* RECORDED INFORMATION *

---*---

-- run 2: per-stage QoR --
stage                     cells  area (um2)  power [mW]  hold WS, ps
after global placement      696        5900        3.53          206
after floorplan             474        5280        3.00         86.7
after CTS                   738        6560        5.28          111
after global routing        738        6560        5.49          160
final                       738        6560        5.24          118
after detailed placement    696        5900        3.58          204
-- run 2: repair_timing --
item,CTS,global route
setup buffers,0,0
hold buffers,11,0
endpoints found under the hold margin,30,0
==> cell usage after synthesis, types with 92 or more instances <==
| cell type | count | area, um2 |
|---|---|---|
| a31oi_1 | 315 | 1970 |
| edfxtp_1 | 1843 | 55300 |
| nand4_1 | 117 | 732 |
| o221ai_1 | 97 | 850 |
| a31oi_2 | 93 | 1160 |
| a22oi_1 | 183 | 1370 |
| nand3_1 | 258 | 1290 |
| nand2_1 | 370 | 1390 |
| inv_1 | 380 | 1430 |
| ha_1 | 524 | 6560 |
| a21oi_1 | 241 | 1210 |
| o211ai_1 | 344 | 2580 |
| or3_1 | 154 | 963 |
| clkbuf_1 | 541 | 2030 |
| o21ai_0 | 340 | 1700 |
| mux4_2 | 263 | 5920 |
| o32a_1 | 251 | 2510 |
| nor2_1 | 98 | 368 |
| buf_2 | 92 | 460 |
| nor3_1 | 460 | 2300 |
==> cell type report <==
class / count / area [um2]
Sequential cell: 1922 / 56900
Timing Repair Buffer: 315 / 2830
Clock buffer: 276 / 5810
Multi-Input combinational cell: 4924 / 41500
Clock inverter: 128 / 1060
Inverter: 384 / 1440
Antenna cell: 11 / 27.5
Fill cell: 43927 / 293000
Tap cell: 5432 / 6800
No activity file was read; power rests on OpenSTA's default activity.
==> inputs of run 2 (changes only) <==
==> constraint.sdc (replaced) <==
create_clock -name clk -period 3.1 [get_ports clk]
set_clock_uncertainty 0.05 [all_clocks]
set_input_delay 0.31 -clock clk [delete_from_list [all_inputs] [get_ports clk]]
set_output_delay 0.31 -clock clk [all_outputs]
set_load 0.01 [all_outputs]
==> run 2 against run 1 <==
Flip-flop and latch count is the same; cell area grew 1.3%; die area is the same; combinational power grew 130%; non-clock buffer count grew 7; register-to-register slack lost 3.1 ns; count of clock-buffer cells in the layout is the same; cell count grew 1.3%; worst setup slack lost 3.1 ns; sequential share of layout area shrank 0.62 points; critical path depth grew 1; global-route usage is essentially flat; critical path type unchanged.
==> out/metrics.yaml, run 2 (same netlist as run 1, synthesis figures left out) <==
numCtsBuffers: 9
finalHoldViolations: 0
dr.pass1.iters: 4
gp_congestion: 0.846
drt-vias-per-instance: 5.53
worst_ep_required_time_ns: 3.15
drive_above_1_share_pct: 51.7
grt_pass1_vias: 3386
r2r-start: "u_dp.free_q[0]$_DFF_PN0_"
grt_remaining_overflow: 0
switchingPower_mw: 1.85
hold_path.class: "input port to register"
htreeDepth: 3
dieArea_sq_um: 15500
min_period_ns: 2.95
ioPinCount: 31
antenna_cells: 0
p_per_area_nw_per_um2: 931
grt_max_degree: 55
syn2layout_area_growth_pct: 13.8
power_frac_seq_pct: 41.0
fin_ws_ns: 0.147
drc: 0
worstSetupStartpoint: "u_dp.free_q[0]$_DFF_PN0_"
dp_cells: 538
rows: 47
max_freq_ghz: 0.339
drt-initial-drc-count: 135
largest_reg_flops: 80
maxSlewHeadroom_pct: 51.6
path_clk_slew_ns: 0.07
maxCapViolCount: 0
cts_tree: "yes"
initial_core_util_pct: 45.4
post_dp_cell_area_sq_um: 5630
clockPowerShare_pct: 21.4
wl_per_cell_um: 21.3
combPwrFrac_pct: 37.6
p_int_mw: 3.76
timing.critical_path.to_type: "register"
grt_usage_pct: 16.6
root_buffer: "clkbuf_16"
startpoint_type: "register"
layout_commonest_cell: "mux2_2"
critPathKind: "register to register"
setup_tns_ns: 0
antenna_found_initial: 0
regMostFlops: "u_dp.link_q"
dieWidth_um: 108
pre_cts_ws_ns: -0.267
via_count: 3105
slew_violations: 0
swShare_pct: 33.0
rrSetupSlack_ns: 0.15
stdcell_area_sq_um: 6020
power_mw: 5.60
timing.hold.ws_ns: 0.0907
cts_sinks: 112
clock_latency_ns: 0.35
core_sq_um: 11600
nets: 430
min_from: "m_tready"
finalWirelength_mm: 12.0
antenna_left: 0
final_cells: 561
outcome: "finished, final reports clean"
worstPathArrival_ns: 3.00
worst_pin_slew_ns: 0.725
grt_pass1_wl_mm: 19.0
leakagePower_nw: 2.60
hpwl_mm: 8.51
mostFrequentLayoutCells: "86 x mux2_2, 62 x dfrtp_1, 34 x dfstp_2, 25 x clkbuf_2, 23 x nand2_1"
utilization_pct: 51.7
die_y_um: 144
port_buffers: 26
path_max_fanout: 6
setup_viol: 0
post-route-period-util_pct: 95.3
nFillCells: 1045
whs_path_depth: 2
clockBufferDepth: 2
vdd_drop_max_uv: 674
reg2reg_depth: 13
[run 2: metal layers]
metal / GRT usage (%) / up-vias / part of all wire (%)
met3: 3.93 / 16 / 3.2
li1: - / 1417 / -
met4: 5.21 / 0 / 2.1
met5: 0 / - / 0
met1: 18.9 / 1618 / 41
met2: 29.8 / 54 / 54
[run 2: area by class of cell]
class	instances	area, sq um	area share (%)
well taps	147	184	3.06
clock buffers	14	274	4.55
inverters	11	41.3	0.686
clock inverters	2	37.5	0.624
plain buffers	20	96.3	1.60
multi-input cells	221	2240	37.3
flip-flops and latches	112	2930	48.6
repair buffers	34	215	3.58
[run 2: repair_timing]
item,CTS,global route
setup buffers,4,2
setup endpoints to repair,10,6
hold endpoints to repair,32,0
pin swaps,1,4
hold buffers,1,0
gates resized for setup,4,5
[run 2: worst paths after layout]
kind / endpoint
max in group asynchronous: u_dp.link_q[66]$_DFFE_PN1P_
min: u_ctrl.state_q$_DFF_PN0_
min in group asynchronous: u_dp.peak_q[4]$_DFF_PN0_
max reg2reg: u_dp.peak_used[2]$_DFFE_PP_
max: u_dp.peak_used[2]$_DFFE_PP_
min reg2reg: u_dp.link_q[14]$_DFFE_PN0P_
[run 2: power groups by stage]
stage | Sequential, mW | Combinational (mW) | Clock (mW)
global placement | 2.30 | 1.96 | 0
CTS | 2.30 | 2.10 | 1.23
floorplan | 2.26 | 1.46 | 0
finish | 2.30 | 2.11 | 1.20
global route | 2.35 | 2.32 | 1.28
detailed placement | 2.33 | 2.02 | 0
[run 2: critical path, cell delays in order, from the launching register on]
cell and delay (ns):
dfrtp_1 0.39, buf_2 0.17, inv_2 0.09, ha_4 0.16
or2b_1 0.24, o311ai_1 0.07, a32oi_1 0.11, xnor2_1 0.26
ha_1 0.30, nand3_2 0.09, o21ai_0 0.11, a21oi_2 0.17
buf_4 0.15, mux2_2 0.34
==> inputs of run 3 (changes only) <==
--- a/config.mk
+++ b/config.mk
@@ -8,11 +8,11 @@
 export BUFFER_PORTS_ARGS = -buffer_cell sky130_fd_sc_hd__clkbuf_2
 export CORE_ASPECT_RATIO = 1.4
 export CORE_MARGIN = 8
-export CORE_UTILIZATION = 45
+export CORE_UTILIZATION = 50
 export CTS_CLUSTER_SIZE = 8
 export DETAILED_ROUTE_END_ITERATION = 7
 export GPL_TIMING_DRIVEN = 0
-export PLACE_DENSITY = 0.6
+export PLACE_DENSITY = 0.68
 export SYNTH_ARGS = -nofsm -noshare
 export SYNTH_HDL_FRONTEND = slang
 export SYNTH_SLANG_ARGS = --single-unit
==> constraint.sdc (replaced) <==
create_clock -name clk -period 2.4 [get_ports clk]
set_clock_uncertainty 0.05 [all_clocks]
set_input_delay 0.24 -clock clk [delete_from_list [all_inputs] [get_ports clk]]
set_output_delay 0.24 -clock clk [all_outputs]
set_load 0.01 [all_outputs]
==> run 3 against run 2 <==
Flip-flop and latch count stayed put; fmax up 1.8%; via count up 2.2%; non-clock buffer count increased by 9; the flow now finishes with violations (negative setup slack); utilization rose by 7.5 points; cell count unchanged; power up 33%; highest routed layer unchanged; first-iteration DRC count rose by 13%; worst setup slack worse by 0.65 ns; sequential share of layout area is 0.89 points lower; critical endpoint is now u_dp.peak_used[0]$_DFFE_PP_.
$ cat src/sv/dfps_pkg.sv
// Shared constants, request type and command-byte table for the display frame page switch.
// No dependencies; imported by dfps_parser, dfps_emit and the top level.
package dfps_pkg;

    localparam logic [7:0]  HDR_FIRST      = 8'h5A;
    localparam logic [7:0]  HDR_SECOND     = 8'hA5;
    localparam logic [7:0]  CMD_READ_REPLY = 8'h83;
    localparam logic [8:0]  LEN_OFFSET     = 9'd3;
    localparam logic [15:0] KEY_RESET      = 16'h1000;
    localparam logic [15:0] PAGE_ONE       = 16'h0001;
    localparam logic [15:0] PAGE_TWO       = 16'h0002;
    localparam int          STORE_DEPTH    = 6;

    // outgoing command: 5A A5 07 82 00 84 5A 01 00 page
    localparam int          CMD_LEN        = 10;
    localparam logic [3:0]  CMD_LAST       = 4'(CMD_LEN - 1);

    // store slots
    localparam int SLOT_LEN  = 0;
    localparam int SLOT_CMD  = 1;
    localparam int SLOT_AHI  = 2;
    localparam int SLOT_ALO  = 3;
    localparam int SLOT_VHI  = 4;
    localparam int SLOT_VLO  = 5;

    typedef struct packed {
        logic       fire;
        logic [7:0] page;
    } t_fire;

    function automatic logic [7:0] cmd_byte(input logic [3:0] idx, input logic [7:0] page);
        logic [7:0] b;
        case (idx)
            4'd0: b = 8'h5A;
            4'd1: b = 8'hA5;
            4'd2: b = 8'h07;
            4'd3: b = 8'h82;
            4'd4: b = 8'h00;
            4'd5: b = 8'h84;
            4'd6: b = 8'h5A;
            4'd7: b = 8'h01;
            4'd8: b = 8'h00;
            4'd9: b = page;
            default: b = 8'h00;
        endcase
        return b;
    endfunction

endpackage
### config.mk
export PLATFORM = sky130hd
export DESIGN_NAME = battery_switch_protection
export DESIGN_NICKNAME = d
export VERILOG_FILES = /design/src/sv/bsp_pkg.sv /design/src/sv/battery_switch_protection.sv /design/src/sv/bsp_cfg.sv /design/src/sv/bsp_eval.sv /design/src/sv/bsp_ctl.sv
export SDC_FILE = /design/constraint.sdc
export NUM_CORES = 1
export LEC_CHECK = 0
export ABC_CLOCK_PERIOD_IN_PS = 10300
export BUFFER_PORTS_ARGS = -buffer_cell sky130_fd_sc_hd__buf_2
export CORE_MARGIN = 2
export CORE_UTILIZATION = 28
export CTS_CLUSTER_SIZE = 14
export DETAILED_ROUTE_END_ITERATION = 8
export GPL_TIMING_DRIVEN = 0
export PLACE_DENSITY_LB_ADDON = 0.3
export SLEW_MARGIN = 10
export SYNTH_ARGS = -nofsm -noshare
export SYNTH_HDL_FRONTEND = slang
export SYNTH_HIERARCHICAL = 1
export SYNTH_SLANG_ARGS = --single-unit
### constraint.sdc
create_clock -name clk -period 10.3 [get_ports clk]
set_input_delay 2.575 -clock clk [delete_from_list [all_inputs] [get_ports clk]]
set_output_delay 2.575 -clock clk [all_outputs]
set_load 0.02 [all_outputs]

---*---

* TASK DESCRIPTION *
Taking the material above, say how many lines have "synthesis" in them, and give no other output.

* THE ANSWER *
2